I’ll back-pat myself for calling that Alonso and Hamilton’s teams would take advantage of their back-of-grid starts, to place them on medium tyres for the start of the race. Track temperatures were 40 degrees celsius, afterall, and since they didn’t qualify in top ten at Saturday’s Q2, they could choose their starting tyres for Sunday’s race.

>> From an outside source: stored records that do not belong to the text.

[config.mk]
export PLATFORM = sky130hd
export DESIGN_NAME = coin_acceptor_flat
export DESIGN_NICKNAME = d
export VERILOG_FILES = /design/src/rtl/coin_acceptor_if.sv /design/src/rtl/coin_acceptor.sv /design/src/flat_wrapper.sv
export SDC_FILE = /design/constraint.sdc
export NUM_CORES = 1
export LEC_CHECK = 0
export ABC_AREA = 1
export CAP_MARGIN = 5
export CORE_MARGIN = 1
export CORE_UTILIZATION = 50
export DETAILED_ROUTE_END_ITERATION = 10
export HOLD_SLACK_MARGIN = 0.05
export PLACE_DENSITY = 0.73
export SYNTH_ARGS = -nofsm -noshare
export SYNTH_HDL_FRONTEND = slang
export SYNTH_SLANG_ARGS = --single-unit
[constraint.sdc]
create_clock -name clk -period 4.3 [get_ports clk]
set_clock_uncertainty 0.1 [all_clocks]
set_input_delay 0.86 -clock clk [delete_from_list [all_inputs] [get_ports clk]]
set_output_delay 0.86 -clock clk [all_outputs]
set_load 0.02 [all_outputs]
[src/rtl/coin_acceptor_if.sv]
// Coin acceptor signal bundle: raw sensors and hold in, coin pulses and status out.
// The total_cents field exists only when COIN_TOTAL_EN is defined.
interface coin_acceptor_if;
  logic        coin_nickel_raw;
  logic        coin_dime_raw;
  logic        coin_quarter_raw;
  logic        hold;
  logic        nickel_pls;
  logic        dime_pls;
  logic        quarter_pls;
  logic        fifo_full;
  logic        coin_reject;
`ifdef COIN_TOTAL_EN
  logic [15:0] total_cents;

  modport slave (
    input  coin_nickel_raw, coin_dime_raw, coin_quarter_raw, hold,
    output nickel_pls, dime_pls, quarter_pls, fifo_full, coin_reject, total_cents
  );

  modport master (
    output coin_nickel_raw, coin_dime_raw, coin_quarter_raw, hold,
    input  nickel_pls, dime_pls, quarter_pls, fifo_full, coin_reject, total_cents
  );
`else
  modport slave (
    input  coin_nickel_raw, coin_dime_raw, coin_quarter_raw, hold,
    output nickel_pls, dime_pls, quarter_pls, fifo_full, coin_reject
  );

  modport master (
    output coin_nickel_raw, coin_dime_raw, coin_quarter_raw, hold,
    input  nickel_pls, dime_pls, quarter_pls, fifo_full, coin_reject
  );
`endif
endinterface

[src/rtl/coin_acceptor.sv]
// Coin acceptor: synchronize and debounce three coin sensors, queue coin events, and
// issue spaced one-cycle coin pulses. Optional COIN_TOTAL_EN adds a saturating cents total.
module coin_acceptor #(
  parameter int DEBOUNCE_CYCLES = 16,
  parameter int FIFO_DEPTH      = 4,
  parameter int GAP_CYCLES      = 2
) (
  input  logic           clk,
  input  logic           rst_n,
  coin_acceptor_if.slave bus
);

  localparam int              PW       = $clog2(FIFO_DEPTH);
  localparam int              CW       = PW + 1;
  localparam logic [7:0]      DB_LAST  = 8'(DEBOUNCE_CYCLES - 1);
  localparam logic [3:0]      GAP_LOAD = 4'(GAP_CYCLES);
  localparam logic [CW-1:0]   DEPTH_C  = CW'(FIFO_DEPTH);

  function automatic logic [2:0] code_to_pls(input logic [1:0] code);
    logic [2:0] pls;
    case (code)
      2'b01:   pls = 3'b001;
      2'b10:   pls = 3'b010;
      2'b11:   pls = 3'b100;
      default: pls = 3'b000;
    endcase
    return pls;
  endfunction

  logic [2:0] w_raw;
  assign w_raw = {bus.coin_quarter_raw, bus.coin_dime_raw, bus.coin_nickel_raw};

  // Stage p0/p1: two-flop synchronizer, bit 0 nickel, bit 1 dime, bit 2 quarter
  logic [2:0] r_sync_p0;
  logic [2:0] r_sync_p1;

  always_ff @(posedge clk or negedge rst_n) begin
    if (!rst_n) begin
      r_sync_p0 <= 3'b000;
      r_sync_p1 <= 3'b000;
    end else begin
      r_sync_p0 <= w_raw;
      r_sync_p1 <= r_sync_p0;
    end
  end

  // Stage p2: debounce, toggling once the mismatch has lasted DEBOUNCE_CYCLES cycles
  logic [2:0] r_db_p2;
  logic [2:0] r_db_d_p3;
  logic [7:0] r_db_cnt [3];

  always_ff @(posedge clk or negedge rst_n) begin
    if (!rst_n) begin
      r_db_p2   <= 3'b000;
      r_db_d_p3 <= 3'b000;
      for (int ch = 0; ch < 3; ch++) r_db_cnt[ch] <= 8'd0;
    end else begin
      r_db_d_p3 <= r_db_p2;
      for (int ch = 0; ch < 3; ch++) begin
        if (r_sync_p1[ch] != r_db_p2[ch]) begin
          if (r_db_cnt[ch] == DB_LAST) begin
            r_db_p2[ch]  <= ~r_db_p2[ch];
            r_db_cnt[ch] <= 8'd0;
          end else begin
            r_db_cnt[ch] <= r_db_cnt[ch] + 8'd1;
          end
        end else begin
          r_db_cnt[ch] <= 8'd0;
        end
      end
    end
  end

  // Stage p3: rising debounced edges become coin events, queued in priority order
  logic [2:0]    w_evt_p3;
  logic [2:0]    w_acc;
  logic          w_drop;
  logic [CW-1:0] w_nacc;
  logic [CW-1:0] w_free;
  logic [PW-1:0] w_slot [3];

  logic [1:0]    r_mem [FIFO_DEPTH];
  logic [PW-1:0] r_wr_ptr;
  logic [PW-1:0] r_rd_ptr;
  logic [CW-1:0] r_count;
  logic          r_full;
  logic          r_reject;
  logic [3:0]    r_gap;
  logic [2:0]    r_pls;

  logic          w_pop;
  logic [1:0]    w_pop_code;
  logic [CW-1:0] w_count_nxt;

  assign w_evt_p3 = r_db_p2 & ~r_db_d_p3;
  // A same-cycle pop does not create room for this cycle's pushes
  assign w_free   = DEPTH_C - r_count;

  always_comb begin
    w_nacc = '0;
    w_acc  = 3'b000;
    for (int ch = 0; ch < 3; ch++) begin
      w_slot[ch] = PW'(w_nacc);
      if (w_evt_p3[ch] && (w_nacc < w_free)) begin
        w_acc[ch] = 1'b1;
        w_nacc    = w_nacc + CW'(1);
      end
    end
    w_drop = |(w_evt_p3 & ~w_acc);
  end

  assign w_pop       = (r_count != '0) && !bus.hold && (r_gap == 4'd0);
  assign w_pop_code  = r_mem[r_rd_ptr];
  assign w_count_nxt = r_count + w_nacc - CW'(w_pop);

  always_ff @(posedge clk or negedge rst_n) begin
    if (!rst_n) begin
      for (int i = 0; i < FIFO_DEPTH; i++) r_mem[i] <= 2'b00;
      r_wr_ptr <= '0;
      r_rd_ptr <= '0;
      r_count  <= '0;
      r_full   <= 1'b0;
      r_reject <= 1'b0;
    end else begin
      for (int ch = 0; ch < 3; ch++) begin
        if (w_acc[ch]) r_mem[r_wr_ptr + w_slot[ch]] <= 2'(ch + 1);
      end
      r_wr_ptr <= r_wr_ptr + PW'(w_nacc);
      if (w_pop) r_rd_ptr <= r_rd_ptr + PW'(1);
      r_count  <= w_count_nxt;
      r_full   <= (w_count_nxt == DEPTH_C);
      r_reject <= w_drop;
    end
  end

  // Stage p4: registered coin pulse plus inter-pulse gap timer
  always_ff @(posedge clk or negedge rst_n) begin
    if (!rst_n) begin
      r_pls <= 3'b000;
      r_gap <= 4'd0;
    end else begin
      r_pls <= w_pop ? code_to_pls(w_pop_code) : 3'b000;
      if (w_pop) begin
        r_gap <= GAP_LOAD;
      end else if (r_gap != 4'd0) begin
        r_gap <= r_gap - 4'd1;
      end
    end
  end

  assign bus.nickel_pls  = r_pls[0];
  assign bus.dime_pls    = r_pls[1];
  assign bus.quarter_pls = r_pls[2];
  assign bus.fifo_full   = r_full;
  assign bus.coin_reject = r_reject;

`ifdef COIN_TOTAL_EN
  function automatic logic [4:0] code_to_cents(input logic [1:0] code);
    logic [4:0] cents;
    case (code)
      2'b01:   cents = 5'd5;
      2'b10:   cents = 5'd10;
      2'b11:   cents = 5'd25;
      default: cents = 5'd0;
    endcase
    return cents;
  endfunction

  function automatic logic [15:0] sat_add(input logic [15:0] acc, input logic [4:0] inc);
    logic [16:0] sum;
    sum = {1'b0, acc} + {12'd0, inc};
    return sum[16] ? 16'hFFFF : sum[15:0];
  endfunction

  logic [15:0] r_total;

  always_ff @(posedge clk or negedge rst_n) begin
    if (!rst_n) begin
      r_total <= 16'd0;
    end else if (w_pop) begin
      r_total <= sat_add(r_total, code_to_cents(w_pop_code));
    end
  end

  assign bus.total_cents = r_total;
`endif

endmodule

[src/flat_wrapper.sv]
// flat-port wrapper written by rule: the top's interface ports become plain ports
module coin_acceptor_flat 
#(
  parameter int DEBOUNCE_CYCLES = 16,
  parameter int FIFO_DEPTH      = 4,
  parameter int GAP_CYCLES      = 2
)
  (clk, rst_n, bus_coin_nickel_raw, bus_coin_dime_raw, bus_coin_quarter_raw, bus_hold, bus_nickel_pls, bus_dime_pls, bus_quarter_pls, bus_fifo_full, bus_coin_reject);
  coin_acceptor_if bus_i ();
  input  logic clk;
  input  logic rst_n;
  input wire logic [$bits(bus_i.coin_nickel_raw)-1:0] bus_coin_nickel_raw;
  input wire logic [$bits(bus_i.coin_dime_raw)-1:0] bus_coin_dime_raw;
  input wire logic [$bits(bus_i.coin_quarter_raw)-1:0] bus_coin_quarter_raw;
  input wire logic [$bits(bus_i.hold)-1:0] bus_hold;
  output wire logic [$bits(bus_i.nickel_pls)-1:0] bus_nickel_pls;
  output wire logic [$bits(bus_i.dime_pls)-1:0] bus_dime_pls;
  output wire logic [$bits(bus_i.quarter_pls)-1:0] bus_quarter_pls;
  output wire logic [$bits(bus_i.fifo_full)-1:0] bus_fifo_full;
  output wire logic [$bits(bus_i.coin_reject)-1:0] bus_coin_reject;
  assign bus_i.coin_nickel_raw = bus_coin_nickel_raw;
  assign bus_i.coin_dime_raw = bus_coin_dime_raw;
  assign bus_i.coin_quarter_raw = bus_coin_quarter_raw;
  assign bus_i.hold = bus_hold;
  assign bus_nickel_pls = bus_i.nickel_pls;
  assign bus_dime_pls = bus_i.dime_pls;
  assign bus_quarter_pls = bus_i.quarter_pls;
  assign bus_fifo_full = bus_i.fifo_full;
  assign bus_coin_reject = bus_i.coin_reject;
  coin_acceptor #(.DEBOUNCE_CYCLES(DEBOUNCE_CYCLES), .FIFO_DEPTH(FIFO_DEPTH), .GAP_CYCLES(GAP_CYCLES)) u_core (.clk(clk), .rst_n(rst_n), .bus(bus_i));
endmodule
==> flow_summary_export.csv <==
group,metric,value,unit
placed_design,portBuffers,10,
synth,yosys_warnings,0,
worst_setup_path,ff2ff_path_depth,27,
placed_design,gp_congestion,0.817,
die,row_count,27,
sta,post-route-min-period,4.02,ns
job,max_cap_viol_count,0,
cts,clk_pin_slew_worst_paths,0.07,ns
synth,postSynthCellCount,331,
sta,holdWs,0.250,ns
worst_setup_path,crit_path_end_kind,"flop",
placed_design,dp_cells,413,
status,status,"finished, final reports clean",
placed_design,pre_cts_slack,0.234,ns
die,die_width,79.3,um
layout,area_growth_syn_to_layout,13.6,%
synth,post_synth.cell_area_avg,9.03,um^2
sta,finalHoldViolations,0,
routing,wl_per_cell,12.0,um
cts,clk_path_buf_depth,2,
die,boundaryPins,11,
die,die_area,0.00629,mm^2
die,core-area,0.00564,mm^2
grt,grt_overflow,0,
routing,routed_wl,5160,um
sta,tightest_slew,0.813,ns
cts,cts_buffers,9,
placed_design,hpwl,3770,um
min_path,min_path_type,"reg -> reg",
power,vdd_drop_max,246,uV
routing,first_pass_iters,4,
grt,antenna_found_initial,0,
die,start_util,0.530,
power,power_density,485,mW/mm^2
sta,slew_headroom,0.458,
sta,clock.fmax,249,MHz
grt,grt_pass1_vias,2066,
worst_setup_path,crit_type,"reg -> reg",
synth,synth-seq-cells,60,
routing,drc,0,
routing,ant_nets,0,
layout,drive_gt1_frac,0.109,
synth,synth_seq_area_share,0.502,
sta,period_share,0.934,
synth,ys_types,37,
layout,fillerInstances,485,
min_path,hold_depth,0,
sta,setup_viol,0,
worst_setup_path,critPathRequiredTime,4.44,ns
grt,grt_max_degree,38,
sta,finalWorstSetupSlack,0.285,ns
synth,synthesis.area,0.00299,mm^2
routing,via_count,2147,
sta,drv_slew,0,
layout,layout.cells.non_filler,430,
power,cellLeakagePower,1.70,nW
sta,tns,0,ns
cts,cts_hold_buf,0,
die,die-height,79.3,um
cts,clock_latency,0.35,ns
layout,n_antenna_cell,0,
routing,drt_iter0_drc,83,
cts,clock_sinks,60,
grt,grt_use_total,0.190,
layout,nNetsFinal,376,
cts,ctsRootBufferMaster,"clkbuf_8",
worst_setup_path,critPathMaxFanout,7,
grt,grt_pass1_wl,8830,um
power,power,1.65,mW
synth,synth_fp_nets,354,
cts,cts_tree,"done",
worst_setup_path,worstPathArrival,4.16,ns
sta,rsz0062_at_grt,"false",
routing,viasPerCell,4.99,
worst_setup_path,startpoint_type,"flop",
cts,htree_levels,3,
[logic make-up after synthesis]
logic type	count (synthesis)	share of synthesized area
buf+inv	52	0.0678
fa+ha+maj	17	0.0737
compound gates	31	0.0573
simple gates	154	0.244
xor+xnor	17	0.0548
flops	60	0.502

So 2pm and the race starts — start 1 of 2, though we don’t know this by then. Don’t know what opening-lap strategy Vettel was pulling off in the starting seconds, but it somehow put his Ferrari teammate Kimi in Verstappen’s way early in the race, something I’ll rather not see happen at all because, well, Kimi is a nice guy. After Kubica, he was racing’s best poker face. And I don’t like to see him angry, but Verstappen seems to bring it out in him all the time. He was so angry during this race that the swear-filter was too slow to catch the stream of expletives he directed at li’l Max via team radio. I saw a commenter refer to Max as Vercrashen, by the way. I’m trying to be nice, but he needs to be schooled on F1 racing etiquette. However I don’t expect Red Bull to take the bull by the horns, unfortunately. Let’s hold that thought…
SAINZ BUILDZ BRITZ
In the 90s we had cable TV and thus it was that I got a catchy Heinz baked beans ad stuck in my head, one that ended with “Heinz Buildz Britz.” Sainz had one of the best race starts of his F1 career today, but his car began to disintegrate following a puncture… tyre, then rear wing, till he had to retire. Jenson Button had to retire too. So did Wehrlein of Manor Racing, a driver whose style I’ve started to warm up to. F1 is like a TV series in yet another way: gradual character development. You start the season just seeing the new drivers’ names and teams; and admiring their cars’ livery. Especially drivers of cars that usually don’t finish in the points. Then as the season progresses, you catch a rare interview, see the driver walk disappointedly to the pits after a crash or celebrate an uncharacteristic podium win, and suddenly there’s a personality beneath the helmet and livery. Wehrlein will still have some great races ahead of him despite today’s disappointment, I’m sure. It sucks that he took out Button’s McLaren too.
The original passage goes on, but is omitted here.